=== Work item ===
Select from the records below every line that has the word "unset" in it.

=== Provided information ===
============

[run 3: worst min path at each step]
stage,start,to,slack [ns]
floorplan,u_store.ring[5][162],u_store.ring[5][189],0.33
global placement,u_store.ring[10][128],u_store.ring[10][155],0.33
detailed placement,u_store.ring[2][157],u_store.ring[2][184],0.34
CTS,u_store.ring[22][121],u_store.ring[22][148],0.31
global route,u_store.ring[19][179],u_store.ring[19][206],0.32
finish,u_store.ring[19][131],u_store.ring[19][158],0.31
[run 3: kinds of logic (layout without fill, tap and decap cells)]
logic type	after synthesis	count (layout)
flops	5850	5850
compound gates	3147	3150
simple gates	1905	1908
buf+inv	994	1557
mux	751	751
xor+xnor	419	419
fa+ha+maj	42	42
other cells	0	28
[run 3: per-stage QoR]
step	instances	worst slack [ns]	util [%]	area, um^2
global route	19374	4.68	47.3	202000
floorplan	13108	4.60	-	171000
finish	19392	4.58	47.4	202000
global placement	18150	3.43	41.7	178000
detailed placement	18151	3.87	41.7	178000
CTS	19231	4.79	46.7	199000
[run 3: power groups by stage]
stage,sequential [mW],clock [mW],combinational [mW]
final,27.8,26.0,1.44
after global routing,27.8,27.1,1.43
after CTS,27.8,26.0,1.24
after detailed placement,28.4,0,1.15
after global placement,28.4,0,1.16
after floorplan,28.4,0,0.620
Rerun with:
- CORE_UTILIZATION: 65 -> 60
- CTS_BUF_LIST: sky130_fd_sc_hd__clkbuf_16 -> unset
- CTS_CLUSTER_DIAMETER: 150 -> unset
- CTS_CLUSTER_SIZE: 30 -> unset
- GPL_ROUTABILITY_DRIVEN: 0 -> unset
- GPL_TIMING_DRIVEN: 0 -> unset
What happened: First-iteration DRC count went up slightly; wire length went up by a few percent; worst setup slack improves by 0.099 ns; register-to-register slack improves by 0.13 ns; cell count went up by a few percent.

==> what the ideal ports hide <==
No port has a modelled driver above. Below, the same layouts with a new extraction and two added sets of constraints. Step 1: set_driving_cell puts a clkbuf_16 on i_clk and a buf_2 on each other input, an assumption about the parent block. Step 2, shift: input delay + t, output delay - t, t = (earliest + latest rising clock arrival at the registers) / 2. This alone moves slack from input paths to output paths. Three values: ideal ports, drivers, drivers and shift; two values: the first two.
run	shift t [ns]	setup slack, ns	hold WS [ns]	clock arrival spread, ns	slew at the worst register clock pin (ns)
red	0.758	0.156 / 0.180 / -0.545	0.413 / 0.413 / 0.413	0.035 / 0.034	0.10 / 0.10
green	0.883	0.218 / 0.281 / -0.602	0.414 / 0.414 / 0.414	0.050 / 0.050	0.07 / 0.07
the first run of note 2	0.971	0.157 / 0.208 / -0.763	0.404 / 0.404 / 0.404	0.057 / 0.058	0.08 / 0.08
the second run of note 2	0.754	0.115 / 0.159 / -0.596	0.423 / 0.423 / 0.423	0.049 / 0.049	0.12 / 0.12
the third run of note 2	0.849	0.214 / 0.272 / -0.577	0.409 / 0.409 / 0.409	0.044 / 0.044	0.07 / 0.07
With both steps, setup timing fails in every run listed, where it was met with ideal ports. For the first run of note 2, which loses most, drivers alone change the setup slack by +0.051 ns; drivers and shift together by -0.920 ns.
Context: an optimization exercise on an open-source flow, tuned for small area and a short achievable clock period. The choices shown serve that exercise and are no tape-out recipe. Power is estimated from default activity; no workload was simulated.

garnet:
## fpu_ss_multi_scoreboard
module fpu_ss_multi_scoreboard #(
    parameter int NB_CORES     = 2,
    parameter int NUM_REGS     = 32,
    parameter int CNT_W        = 2,
    parameter int MAX_INFLIGHT = 8,
    parameter int IN_ORDER_WB  = 1,
    localparam int CORE_W      = (NB_CORES > 1) ? $clog2(NB_CORES) : 1,
    localparam int REG_W       = $clog2(NUM_REGS),
    localparam int INF_W       = $clog2(MAX_INFLIGHT + 1)
) (
    input  logic                clk_i,
    input  logic                rst_ni,
    input  logic                disp_valid_i,
    output logic                disp_ready_o,
    input  logic [CORE_W-1:0]   disp_core_i,
    input  logic [3*REG_W-1:0]  disp_rs_i,
    input  logic [2:0]          disp_rs_use_i,
    input  logic [REG_W-1:0]    disp_rd_i,
    input  logic                disp_rd_fp_i,
    input  logic                fpu_wb_valid_i,
    input  logic [CORE_W-1:0]   fpu_wb_core_i,
    input  logic [REG_W-1:0]    fpu_wb_rd_i,
    input  logic                lsu_wb_valid_i,
    input  logic [CORE_W-1:0]   lsu_wb_core_i,
    input  logic [REG_W-1:0]    lsu_wb_rd_i,
    output logic [5:0]          fwd_sel_o,
    output logic [INF_W-1:0]    inflight_o,
    output logic                err_o
);
Size: about 800 cells after synthesis, ~69 flip-flops, roughly 54 I/O pins, roughly 0.0072 mm² of cells after synthesis.
Settings: LEC_CHECK=0, CAP_MARGIN=20, CORE_MARGIN=2, CORE_UTILIZATION=30, PLACE_DENSITY=0.5, SETUP_SLACK_MARGIN=4, SLEW_MARGIN=20; clock period 10.0 ns.
run.sh (not shown) runs the stock make flow with config.mk's settings and CLKGATE_MAP_FILE= SYNTH_SCRIPT=/design/flow/synth_recipe.tcl, a recipe that flattens the netlist after the stock synthesis.
garnet completed every stage of the flow, and the final layout passed the timing, design-rule and antenna checks.
Input changes introduced in harbor (baseline for comparison: garnet):
Settings: swapping 0.5 for 0.75 in PLACE_DENSITY; swapping 30 for 60 in CORE_UTILIZATION.
==> flow/flow/run.sh (new file) <==
#!/bin/bash
# The standard layout, with the port buffers made as buf_4 cells instead of the
# resizer's default pick, so the ports do not start out behind slow delay cells.
set -euo pipefail
bash standard.sh "BUFFER_PORTS_ARGS=-buffer_cell sky130_fd_sc_hd__buf_4" RECOVER_POWER=100 ${EXTRA_VARS:-} finish > orfs_finish.log 2>&1
==> flow/standard.sh (new file) <==
#!/bin/bash
# synth_recipe.tcl (not shown) runs the flow's synth.tcl, then flattens the netlist and writes it again
# the make line also repeats each setting of config.mk as NAME=value (left out here)
make -C /OpenROAD-flow-scripts/flow DESIGN_CONFIG=/design/flow/config.mk WORK_HOME=/design/flow/orfs CLKGATE_MAP_FILE= SYNTH_SCRIPT=/design/flow/synth_recipe.tcl "${@:-finish}"
removed: flow/run.sh
Findings:
harbor ends up with a sequential share of cell area that is 2.3 points higher than in garnet.
Compared with garnet, in harbor final-layout clock buffer total has increased; critical path depth has decreased; cell internal power dissipation has decreased.
The following lists how zinc was set up differently from harbor:
Settings: SETUP_SLACK_MARGIN removed (was 4); CORE_UTILIZATION changed from 60 to 30; PLACE_DENSITY changed from 0.75 to 0.5.
==> flow/run.sh (new file) <==
#!/bin/bash
# synth_recipe.tcl (not shown) runs the flow's synth.tcl, then flattens the netlist and writes it again
# the make line also repeats each setting of config.mk as NAME=value (left out here)
make -C /OpenROAD-flow-scripts/flow DESIGN_CONFIG=/design/flow/config.mk WORK_HOME=/design/flow/orfs CLKGATE_MAP_FILE= SYNTH_SCRIPT=/design/flow/synth_recipe.tcl finish
removed: flow/flow/run.sh
removed: flow/standard.sh
### Flow results
- When the final numbers for harbor and zinc were put side by side, the maximum vdd drop turned out to be greater in harbor.
- Of the two values seen for cell type of the slowest stage on the worst timing path, sky130_fd_sc_hd__nor4_1 was produced by harbor and sky130_fd_sc_hd__or4_1 by zinc.
- Sort harbor and zinc by die outline area desc -> top: zinc
- Changes observed in zinc relative to harbor: count of clock-buffer cells in the layout fell by 5, total internal power fell by 0.000018 W.
- Of harbor and zinc, the run reporting the higher sum of net half-perimeters after detailed placement was zinc.
Background: an optimization exercise with open tools, aiming at small area. Do not read the settings as production practice. RTL that was checked went through simulation tests only; none was proved equivalent to the original. For runs 2 to 4, only the layout was checked, not whether the RTL still works. No activity file was given, so power comes from the tool's default toggle rates.

[design/flow/config.mk]
export PLATFORM = sky130hd
export DESIGN_NAME = matmul_top
export DESIGN_NICKNAME = matmul_top
export VERILOG_FILES = /design/flow/design.v
export SDC_FILE = /design/flow/constraint.sdc
export NUM_CORES = 4
export LEC_CHECK = 0
export ABC_AREA = 1
export CAP_MARGIN = 20
export CORE_MARGIN = 2
export CORE_UTILIZATION = 40
export CTS_BUF_LIST = sky130_fd_sc_hd__clkbuf_16
export CTS_CLUSTER_DIAMETER = 100
export CTS_CLUSTER_SIZE = 30
export SLEW_MARGIN = 20
[design/flow/constraint.sdc]
create_clock -name core_clock -period 6.5 [get_ports {clk}]
set_input_delay 1.3000 -clock core_clock [delete_from_list [all_inputs] [get_ports {clk}]]
set_output_delay 1.3000 -clock core_clock [all_outputs]
set_load 0.01 [all_outputs]
[design/flow/design.v]
`default_nettype none
package weight_pkg;
    localparam int LANES = 3;
    localparam int LOW_BASE = 5;
    localparam int HIGH_BASE = 7;
    localparam int CODE_LIMIT = HIGH_BASE * HIGH_BASE * LOW_BASE;
    localparam int OP_W = 3;
    typedef logic [7:0] packed_weights_t;
    typedef logic [LANES*OP_W-1:0] weight_lane_t;
endpackage
`default_nettype wire
`default_nettype none
package array_pkg;
    localparam int SLICES = 3;
    localparam int LANES = 3;
    localparam int ROWS = LANES * SLICES;
    localparam int COLS = SLICES;
    localparam int ACT_W = 8;
    localparam int ACC_W = 17;
    localparam int RESULT_W = 8;
    localparam int RESULT_SHIFT = 9;
    typedef logic signed [ACT_W-1:0] activation_t;
    typedef logic [ACC_W-1:0] acc_t;
    typedef logic [RESULT_W-1:0] result_t;
endpackage
`default_nettype wire
`default_nettype none
module weight_decoder (
    input  weight_pkg::packed_weights_t code,
    output weight_pkg::weight_lane_t lanes
);
    logic valid;
    logic [7:0] by_low;
    logic [2:0] top_digit;
    logic [2:0] mid_digit;
    logic [2:0] low_digit;
    function automatic logic [2:0] low_digit_op(input logic [2:0] digit);
        case (digit)
            3'd1: low_digit_op = 3'b010;
            3'd2: low_digit_op = 3'b011;
            3'd3: low_digit_op = 3'b110;
            3'd4: low_digit_op = 3'b111;
            default: low_digit_op = 3'b000;
        endcase
    endfunction
    function automatic logic [2:0] high_digit_op(input logic [2:0] digit);
        case (digit)
            3'd1: high_digit_op = 3'b001;
            3'd2: high_digit_op = 3'b010;
            3'd3: high_digit_op = 3'b011;
            3'd4: high_digit_op = 3'b101;
            3'd5: high_digit_op = 3'b110;
            3'd6: high_digit_op = 3'b111;
            default: high_digit_op = 3'b000;
        endcase
    endfunction
    assign valid = code < 8'(weight_pkg::CODE_LIMIT);
    assign by_low = code / 8'(weight_pkg::LOW_BASE);
    assign low_digit = valid ? 3'(code % 8'(weight_pkg::LOW_BASE)) : 3'd0;
    assign mid_digit = valid ? 3'(by_low % 8'(weight_pkg::HIGH_BASE)) : 3'd0;
    assign top_digit = valid ? 3'(by_low / 8'(weight_pkg::HIGH_BASE)) : 3'd0;
    assign lanes[0*weight_pkg::OP_W +: weight_pkg::OP_W] = high_digit_op(top_digit);
    assign lanes[1*weight_pkg::OP_W +: weight_pkg::OP_W] = high_digit_op(mid_digit);
    assign lanes[2*weight_pkg::OP_W +: weight_pkg::OP_W] = low_digit_op(low_digit);
endmodule
`default_nettype wire
`default_nettype none
module operand_buffer (
    input  logic clk,
    input  logic reset,
    input  logic read_out,
    input  weight_pkg::weight_lane_t lanes,
    input  array_pkg::activation_t activation,
    output logic [3*weight_pkg::LANES*weight_pkg::OP_W-1:0] win_ops,
    output array_pkg::activation_t act_d3,
    output logic [1:0] slice,
    output logic [5:0] event_d
);
    logic ev;
    logic last_slice;
    logic complete;
    logic win0;
    logic win1;
    weight_pkg::weight_lane_t ops_d1;
    weight_pkg::weight_lane_t ops_d2;
    array_pkg::activation_t act_d1;
    array_pkg::activation_t act_d2;
    assign ev = reset | read_out;
    assign last_slice = slice == 2'd2;
    assign complete = last_slice & ~ev;
    always_ff @(posedge clk) begin
        if (ev || last_slice) begin
            slice <= 2'd0;
        end else begin
            slice <= slice + 2'd1;
        end
    end
    always_ff @(posedge clk) begin
        win0 <= complete;
        win1 <= win0;
        event_d <= {event_d[4:0], ev};
    end
    always_ff @(posedge clk) begin
        ops_d1 <= lanes;
        ops_d2 <= ops_d1;
        act_d1 <= activation;
        act_d2 <= act_d1;
        act_d3 <= act_d2;
        if (complete) begin
            win_ops <= {lanes, ops_d1, ops_d2};
        end else if (!(win0 || win1)) begin
            win_ops <= '0;
        end
    end
endmodule
`default_nettype wire
`default_nettype none
module mac_array (
    input  logic clk,
    input  logic [3*weight_pkg::LANES*weight_pkg::OP_W-1:0] win_ops,
    input  array_pkg::activation_t act_d3,
    input  logic ev,
    input  logic [5:0] event_d,
    output logic [3*array_pkg::RESULT_W-1:0] row0_out,
    output logic [8*array_pkg::RESULT_W-1:0] ring_hi
);
    localparam int OPW = weight_pkg::OP_W;
    localparam int LO = array_pkg::RESULT_SHIFT;
    localparam int HI = array_pkg::ACC_W - LO;
    function automatic logic [8:0] addend(input logic [2:0] op, input logic [7:0] a,
                                          input logic has_half);
        logic [8:0] v;
        case (op[1:0])
            2'd1: v = has_half ? {{2{a[7]}}, a[7:1]} : {a[7], a};
            2'd2: v = {a[7], a};
            2'd3: v = {a, 1'b0};
            default: v = 9'd0;
        endcase
        addend = v ^ {9{op[2]}};
    endfunction
    function automatic logic [LO:0] add_lo(input logic [LO-1:0] acc, input logic [LO-1:0] x,
                                           input logic cin);
        logic c;
        c = cin;
        for (int i = 0; i < LO; i++) begin
            add_lo[i] = acc[i] ^ x[i] ^ c;
            c = (acc[i] & x[i]) | (acc[i] & c) | (x[i] & c);
        end
        add_lo[LO] = c;
    endfunction
    function automatic logic [HI-1:0] add_hi(input logic [HI-1:0] acc, input logic s,
                                             input logic cin);
        logic c;
        c = cin;
        for (int i = 0; i < HI; i++) begin
            add_hi[i] = acc[i] ^ s ^ c;
            c = (acc[i] & s) | (acc[i] & c) | (s & c);
        end
    endfunction
    logic clear_lo;
    logic clear_hi;
    assign clear_lo = ev | event_d[0] | event_d[1];
    assign clear_hi = event_d[0] | event_d[1] | event_d[2];
    logic clear_row0;
    assign clear_row0 = event_d[3] | event_d[4] | event_d[5];
    for (genvar r = 0; r < array_pkg::ROWS; r++) begin : g_ring
        localparam int SL = r / 3;
        localparam int LN = r % 3;
        logic [2:0] op;
        logic [8:0] x;
        assign op = win_ops[(SL*3+LN)*OPW +: OPW];
        assign x = addend(op, act_d3, LN != 2);
        if (r == 0) begin : g_lazy
            array_pkg::acc_t slot0_q;
            array_pkg::acc_t slot1_q;
            array_pkg::acc_t slot2_q;
            logic [LO-1:0] lo_in;
            logic [HI-1:0] hi_in;
            logic [LO:0] lo_sum;
            logic [HI-1:0] hi_sum;
            assign lo_in = clear_row0 ? '0 : slot2_q[LO-1:0];
            assign hi_in = clear_row0 ? '0 : slot2_q[array_pkg::ACC_W-1:LO];
            assign lo_sum = add_lo(lo_in, x, op[2]);
            always_comb begin
                case ({x[8], lo_sum[LO]})
                    2'b01: hi_sum = hi_in + 1'b1;
                    2'b10: hi_sum = hi_in - 1'b1;
                    default: hi_sum = hi_in;
                endcase
            end
            always_ff @(posedge clk) begin
                slot0_q <= {hi_sum, lo_sum[LO-1:0]};
                slot1_q <= slot0_q;
                slot2_q <= slot1_q;
            end
            assign row0_out = {slot2_q[LO +: array_pkg::RESULT_W],
                               slot1_q[LO +: array_pkg::RESULT_W],
                               slot0_q[LO +: array_pkg::RESULT_W]};
        end else begin : g_split
            logic [LO-1:0] lo0_q;
            logic [LO-1:0] lo1_q;
            logic [LO-1:0] lo2_q;
            logic [HI-1:0] hi0_q;
            logic [HI-1:0] hi1_q;
            logic [HI-1:0] hi2_q;
            logic carry_q;
            logic sign_q;
            logic [LO:0] lo_sum;
            logic [HI-1:0] hi_sum;
            assign lo_sum = add_lo(lo2_q, x, op[2]);
            assign hi_sum = add_hi(hi0_q, sign_q, carry_q);
            always_ff @(posedge clk) begin
                lo0_q <= clear_lo ? '0 : lo_sum[LO-1:0];
                carry_q <= lo_sum[LO];
                sign_q <= x[8];
                hi0_q <= hi2_q;
                lo1_q <= lo0_q;
                hi1_q <= clear_hi ? '0 : hi_sum;
                lo2_q <= lo1_q;
                hi2_q <= hi1_q;
            end
            assign ring_hi[(r-1)*array_pkg::RESULT_W +: array_pkg::RESULT_W] = hi_sum;
        end
    end
endmodule
`default_nettype wire
`default_nettype none
module result_queue (
    input  logic clk,
    input  logic reset,
    input  logic read_out,
    input  logic [1:0] slice,
    input  logic ev,
    input  logic [5:0] event_d,
    input  logic [3*array_pkg::RESULT_W-1:0] row0_out,
    input  logic [8*array_pkg::RESULT_W-1:0] ring_hi,
    output array_pkg::result_t result
);
    localparam int RW = array_pkg::RESULT_W;
    logic capture;
    logic stale;
    logic active_q;
    logic row0_zero_q;
    logic [3:0] row_q;
    logic [1:0] col_q;
    logic [1:0] phase_q;
    assign capture = event_d[0] | event_d[1] | event_d[2];
    assign stale = (event_d[0] & event_d[1]) | (event_d[0] & event_d[2]) |
                   (event_d[1] & event_d[2]);
    logic [9*3*RW-1:0] snap;
    for (genvar s = 0; s < 3; s++) begin : g_row0
        assign snap[s*RW +: RW] = row0_zero_q ? '0 : row0_out[s*RW +: RW];
    end
    for (genvar r = 1; r < 9; r++) begin : g_snap
        array_pkg::result_t s0_q;
        array_pkg::result_t s1_q;
        array_pkg::result_t s2_q;
        always_ff @(posedge clk) begin
            if (capture) begin
                s0_q <= stale ? '0 : ring_hi[(r-1)*RW +: RW];
            end else begin
                s0_q <= s2_q;
            end
            s1_q <= s0_q;
            s2_q <= s1_q;
        end
        assign snap[(3*r+1)*RW +: RW] = s0_q;
        assign snap[(3*r+2)*RW +: RW] = s1_q;
        assign snap[(3*r+0)*RW +: RW] = s2_q;
    end
    always_ff @(posedge clk) begin
        if (reset) begin
            active_q <= 1'b0;
        end else if (read_out) begin
            active_q <= 1'b1;
            row_q <= '0;
            col_q <= '0;
            phase_q <= slice;
            row0_zero_q <= event_d[0] | event_d[1] | event_d[2];
        end else if (active_q) begin
            if (col_q == 2'd2) begin
                col_q <= 2'd0;
                row_q <= row_q + 4'd1;
                if (row_q == 4'd8) begin
                    active_q <= 1'b0;
                end
            end else begin
                col_q <= col_q + 2'd1;
            end
        end
    end
    always_comb begin
        result = '0;
        for (int r = 0; r < 9; r++) begin
            for (int s = 0; s < 3; s++) begin
                if (active_q && row_q == 4'(r) && phase_q == 2'(s)) begin
                    result = result | snap[(3*r+s)*RW +: RW];
                end
            end
        end
    end
endmodule
`default_nettype wire
`default_nettype none
module matmul_top (
    input  logic clk,
    input  logic reset,
    input  weight_pkg::packed_weights_t weights_in,
    input  array_pkg::activation_t activation_in,
    input  logic read_out,
    output array_pkg::result_t result
);
    weight_pkg::weight_lane_t lanes;
    logic [3*weight_pkg::LANES*weight_pkg::OP_W-1:0] win_ops;
    array_pkg::activation_t act_d3;
    logic [1:0] slice;
    logic [5:0] event_d;
    logic ev;
    logic [3*array_pkg::RESULT_W-1:0] row0_out;
    logic [8*array_pkg::RESULT_W-1:0] ring_hi;
    assign ev = reset | read_out;
    weight_decoder u_decoder (
        .code  (weights_in),
        .lanes (lanes)
    );
    operand_buffer u_buffer (
        .clk        (clk),
        .reset      (reset),
        .read_out   (read_out),
        .lanes      (lanes),
        .activation (activation_in),
        .win_ops    (win_ops),
        .act_d3     (act_d3),
        .slice      (slice),
        .event_d    (event_d)
    );
    mac_array u_array (
        .clk      (clk),
        .win_ops  (win_ops),
        .act_d3   (act_d3),
        .ev       (ev),
        .event_d  (event_d),
        .row0_out (row0_out),
        .ring_hi  (ring_hi)
    );
    result_queue u_queue (
        .clk      (clk),
        .reset    (reset),
        .read_out (read_out),
        .slice    (slice),
        .ev       (ev),
        .event_d  (event_d),
        .row0_out (row0_out),
        .ring_hi  (ring_hi),
        .result   (result)
    );
endmodule
`default_nettype wire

============

=== Answer to the problem ===
- CTS_BUF_LIST: sky130_fd_sc_hd__clkbuf_16 -> unset
- CTS_CLUSTER_DIAMETER: 150 -> unset
- CTS_CLUSTER_SIZE: 30 -> unset
- GPL_ROUTABILITY_DRIVEN: 0 -> unset
- GPL_TIMING_DRIVEN: 0 -> unset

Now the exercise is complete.